Author Type

Graduate Student

Date of Award

Fall 11-17-2025

Document Type

Thesis

Publication Status

Version of Record

Submission Date

December 2025

Department

Psychology

College Granting Degree

Charles E. Schmidt College of Science

Department Granting Degree

Psychology

Degree Name

Master of Arts (MA)

Thesis/Dissertation Advisor [Chair]

Robin Vallacher

Abstract

This study examined how political orientation, locus of control, and action identification predict moral reasoning across six dilemmas contrasting consistency and compensation. Participants (N ≈ 245) completed measures of ideological beliefs, perceived control, and action construal. Reliability analyses indicated modest internal consistency for Action Identification (α = .53) and low reliability for Locus of Control (α = .32).
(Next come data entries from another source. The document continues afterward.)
==> inputs of run M <==
==> flow/design.v <==
module uart_rx#(
	parameter CLK_FRE 	= 50,
	parameter UART_RATE = 115200
	) (
	input 				clk,    
	input 				rst_n,
	output 	 			recv_en,	
	output reg 	[ 7:0] 	recv_data,	
	input 				rx_pin 
);
parameter  RATE_CNT = (CLK_FRE * 1000_000 / UART_RATE) - 1;
reg [10:0] clk_cnt;
localparam WAIT = 2'd0, START = 2'd1, RECV = 2'd2, STOP = 2'd3;
reg [1:0] state;
assign recv_en = clk_cnt == RATE_CNT * 3 / 2;
reg [ 7:0] recv_data_r;
reg [ 2:0] recv_cnt;
always@(posedge clk)
	if(!rst_n)begin
		state 		<= WAIT;
		clk_cnt 	<= 0;
		recv_data 	<= 0;
	end
	else
	case(state)
		WAIT:
			if(!rx_pin)begin 
				recv_cnt <= 'd0;
				state <= START;
			end
		START:begin 
			if(clk_cnt == RATE_CNT / 2)begin 
				clk_cnt <= 0;
				state <= RECV;
			end
			else
				clk_cnt <= clk_cnt + 1;
		end
		RECV:begin 
			if(clk_cnt == RATE_CNT)begin 
				clk_cnt <= 0;
				recv_data_r[recv_cnt] <= rx_pin;
				recv_cnt <= recv_cnt + 1;
				state <= (recv_cnt == 7 )?STOP : RECV ;
			end
			else
				clk_cnt <= clk_cnt + 1;
		end
		STOP:begin 
			recv_data <= recv_data_r;
			if(clk_cnt == RATE_CNT * 3 / 2)begin 
				clk_cnt <= 0;
				state <= WAIT;
			end
			else 
				clk_cnt <= clk_cnt + 1;
		end
	endcase
endmodule
module uart_tx#(
	parameter CLK_FRE 	= 50,
	parameter UART_RATE = 115200
	) (
	input 				clk,    
	input 				rst_n,
	input 				send_en ,	
	output 	 			send_busy ,	
	input 		[ 7:0] 	send_data ,	
	output reg 			tx_pin
);
parameter  RATE_CNT = (CLK_FRE * 1000_000 / UART_RATE) - 1;
reg [10:0] clk_cnt;
localparam WAIT = 2'd0, START = 2'd1, SEND = 2'd2, STOP = 2'd3;
reg [1:0] state;
assign send_busy = state != WAIT;
reg [ 7:0] send_data_r;
reg [ 2:0] send_cnt;
always@(posedge clk)
	if(!rst_n)begin
		state 	<= WAIT;
		clk_cnt <= 0;
		tx_pin 	<= 1;
	end
	else
	case(state)
		WAIT:
			if(send_en)begin 
				send_data_r <= send_data;
				send_cnt <= 'd0;
				state <= START;
			end
		START:begin 
			tx_pin <= 0;
			if(clk_cnt == RATE_CNT)begin 
				clk_cnt <= 0;
				state <= SEND;
			end
			else
				clk_cnt <= clk_cnt + 1;
		end
		SEND:begin 
			tx_pin <= send_data_r[send_cnt];
			if(clk_cnt == RATE_CNT)begin 
				clk_cnt <= 0;
				send_cnt <= send_cnt + 1;
				state <= (send_cnt == 7 )?STOP : SEND ;
			end
			else
				clk_cnt <= clk_cnt + 1;
		end
		STOP:begin 
			tx_pin <= 1;
			if(clk_cnt == RATE_CNT)begin 
				clk_cnt <= 0;
				state <= WAIT;
			end
			else
				clk_cnt <= clk_cnt + 1;
		end
	endcase
endmodule
module uart_top (
	input 		clk,    
	input 		rst_n,
	input 		uart_rx,
	output		uart_tx
);
parameter CLK_FRE 		= 50;
parameter UART_RATE 	= 115200;
localparam SEND = 2'd0, WAIT = 2'd1;
reg [1:0] state;
reg  [31:0] wait_cnt;
reg  [ 7:0] send_cnt;
reg  [ 7:0] send_data;
reg  	    send_en;
wire [ 7:0] recv_data;
wire 		recv_en;
wire 		send_busy;
parameter 	ENG_NUM  = 9; 
parameter 	CHE_NUM  = 2; 
parameter 	DATA_NUM = CHE_NUM * 3 + ENG_NUM;  
wire [ DATA_NUM * 8 - 1:0] char_data = {8'hE4,8'hBD,8'hA0,8'hE5,8'hA5,8'hBD,"  World","\r\n"};
wire [ 7:0] char_byte = (send_cnt < DATA_NUM) ? char_data[ (DATA_NUM - 1 - send_cnt) * 8 +: 8] : 8'h00;
always@(posedge clk)
	if(!rst_n)begin
		state 		<= SEND;
		wait_cnt 	<= 0;
		send_cnt 	<= 0;
		send_en 	<= 'b0;
	end
	else
	case(state)
		SEND:begin  
			if(send_cnt == DATA_NUM + 1)begin 
				send_en 	<= 'b0;
				send_cnt 	<=  0;
				state 		<= WAIT;
			end
			else if(!send_busy)begin
				send_en 	<= 'b1;
				send_data 	<= char_byte;
				send_cnt 	<= send_cnt + 1;
			end
		end
		WAIT: 
			if(wait_cnt == CLK_FRE * 1000_000)begin 
				wait_cnt <= 0;
				state <= SEND;
			end
			else begin
				send_en <= recv_en;
				send_data <= recv_data;
				wait_cnt <= wait_cnt + 1;
			end
	endcase
uart_tx #(
	.CLK_FRE 	(CLK_FRE 	),
	.UART_RATE 	(UART_RATE 	)
	)uart_tx_m0(
	.clk 		(clk 		),
	.rst_n 		(rst_n 		),
	.send_en 	(send_en 	),
	.send_busy 	(send_busy 	),
	.send_data 	(send_data 	),
	.tx_pin 	(uart_tx 	)
	);
uart_rx #(
	.CLK_FRE 	(CLK_FRE 	),
	.UART_RATE 	(UART_RATE 	)
	)uart_rx_m0(
	.clk 		(clk 		),
	.rst_n 		(rst_n 		),
	.recv_en 	(recv_en 	),
	.recv_data 	(recv_data 	),
	.rx_pin 	(uart_rx 	)
	);
endmodule
==> flow/run.sh <==
#!/bin/bash
# the make line also repeats each setting of config.mk as NAME=value (left out here)
make -C /OpenROAD-flow-scripts/flow DESIGN_CONFIG=/design/flow/config.mk WORK_HOME=/design/flow/orfs CLKGATE_MAP_FILE= finish
==> flow/config.mk <==
export PLATFORM = sky130hd
export DESIGN_NAME = uart_top
export DESIGN_NICKNAME = uart_top
export VERILOG_FILES = /design/flow/design.v
export SDC_FILE = /design/flow/constraint.sdc
export NUM_CORES = 4
export LEC_CHECK = 0
export ABC_AREA = 1
export CAP_MARGIN = 20
export CORE_MARGIN = 2
export CORE_UTILIZATION = 49
export CTS_CLUSTER_DIAMETER = 323
export CTS_CLUSTER_SIZE = 98
export PLACE_DENSITY = 0.39
export SLEW_MARGIN = 20
export TNS_END_PERCENT = 20
==> flow/constraint.sdc <==
create_clock -name core_clock -period 20.0 [get_ports {clk}]
set_input_delay 4.0000 -clock core_clock [delete_from_list [all_inputs] [get_ports {clk}]]
set_output_delay 4.0000 -clock core_clock [all_outputs]
set_load 0.01 [all_outputs]
==> inputs of run A, as changes to run M <==
Settings changed: ABC_AREA 1 to unset, CORE_UTILIZATION 49 to 40, CTS_CLUSTER_DIAMETER 323 to unset, CTS_CLUSTER_SIZE 98 to unset, PLACE_DENSITY 0.39 to unset, TNS_END_PERCENT 20 to unset.
==> flow/constraint.sdc (replaced) <==
create_clock -name core_clock -period 5.61 [get_ports {clk}]
set_input_delay 1.1220 -clock core_clock [delete_from_list [all_inputs] [get_ports {clk}]]
set_output_delay 1.1220 -clock core_clock [all_outputs]
set_load 0.01 [all_outputs]
==> inputs of run F, as changes to run M <==
Settings changed: CELL_PAD_IN_SITES_DETAIL_PLACEMENT set to 1, CELL_PAD_IN_SITES_GLOBAL_PLACEMENT set to 2, CORE_ASPECT_RATIO set to 0.55, CORE_UTILIZATION 49 to 40, CTS_CLUSTER_DIAMETER 323 to 73, CTS_CLUSTER_SIZE 98 to 26, GPL_ROUTABILITY_DRIVEN set to 1, HOLD_SLACK_MARGIN set to 0.04, PLACE_DENSITY 0.39 to unset, SLEW_MARGIN 20 to 35.
==> inputs of run R, as changes to run M <==
Settings changed: CORE_UTILIZATION 49 to 72, CTS_CLUSTER_DIAMETER 323 to 171, CTS_CLUSTER_SIZE 98 to 86, PLACE_DENSITY 0.39 to unset, TNS_END_PERCENT 20 to unset.
==> flow/constraint.sdc (replaced) <==
create_clock -name core_clock -period 10.3 [get_ports {clk}]
set_input_delay 2.0600 -clock core_clock [delete_from_list [all_inputs] [get_ports {clk}]]
set_output_delay 2.0600 -clock core_clock [all_outputs]
set_load 0.01 [all_outputs]
==> results <==
metric	run M	run A	run R	run F
Total global-route track usage	20.5%	14.7%	28.1%	21.7%
Area fraction in and, or, nand and nor cells after synthesis	33.3%	24.5%	33.3%	33.3%
Mux cell area share	0.168%	3.44%	0.168%	0.168%
Number of warnings in the stage logs	41	39	41	41
Capture endpoint of the worst hold path	uart_tx_m0.send_data_r[1]	uart_tx_m0.send_data_r[4]	uart_tx_m0.send_data_r[6]	uart_tx_m0.send_data_r[2]
Final standard cell area without fillers	0.00646 mm2	0.00596 mm2	0.00628 mm2	0.00653 mm2
Fraction of power spent switching nets	31.6%	27.4%	35.0%	36.2%
Count of buffers not belonging to the clock network in the layout	6	6	5	5
Period utilisation layout	30.7%	47.6%	39.1%	27.8%
Setup crit end	uart_rx_m0.recv_data_r[7]	uart_rx_m0.recv_data_r[5]	uart_rx_m0.recv_data_r[5]	uart_rx_m0.recv_data_r[4]
Sequential cell area in the final layout	0.00250 mm2	0.00250 mm2	0.00250 mm2	0.00250 mm2
Clock network power share	30.7%	32.1%	23.7%	30.1%
Power consumed by the clock network	0.188 mW	0.633 mW	0.256 mW	0.189 mW
Run status	finished clean	finished clean	finished clean	finished clean
Post-synthesis instance total	774	594	774	774
Area of combinational cells with multiple inputs	0.00304 mm2	0.00281 mm2	0.00304 mm2	0.00306 mm2
Combinational share of cell area	47.0%	47.1%	48.4%	46.8%
Post-Syn Area	0.00597 mm2	0.00549 mm2	0.00597 mm2	0.00597 mm2
Power figures rest on the tool's default switching activity, not on a simulated workload.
The six moral scenarios showed very low reliability (α = .11), indicating they captured diverse judgment domains. Binary logistic regressions revealed that political orientation, particularly its social dimension—was the strongest and most context-dependent predictor of moral choice. Economic conservatism predicted compensatory preferences in college admissions, whereas social conservatism showed opposing effects across dilemmas. Action identification and locus of control demonstrated minimal predictive power. Findings suggest that moral judgment is context-dependent and shaped primarily by ideological rather than cognitive or control-related dispositions.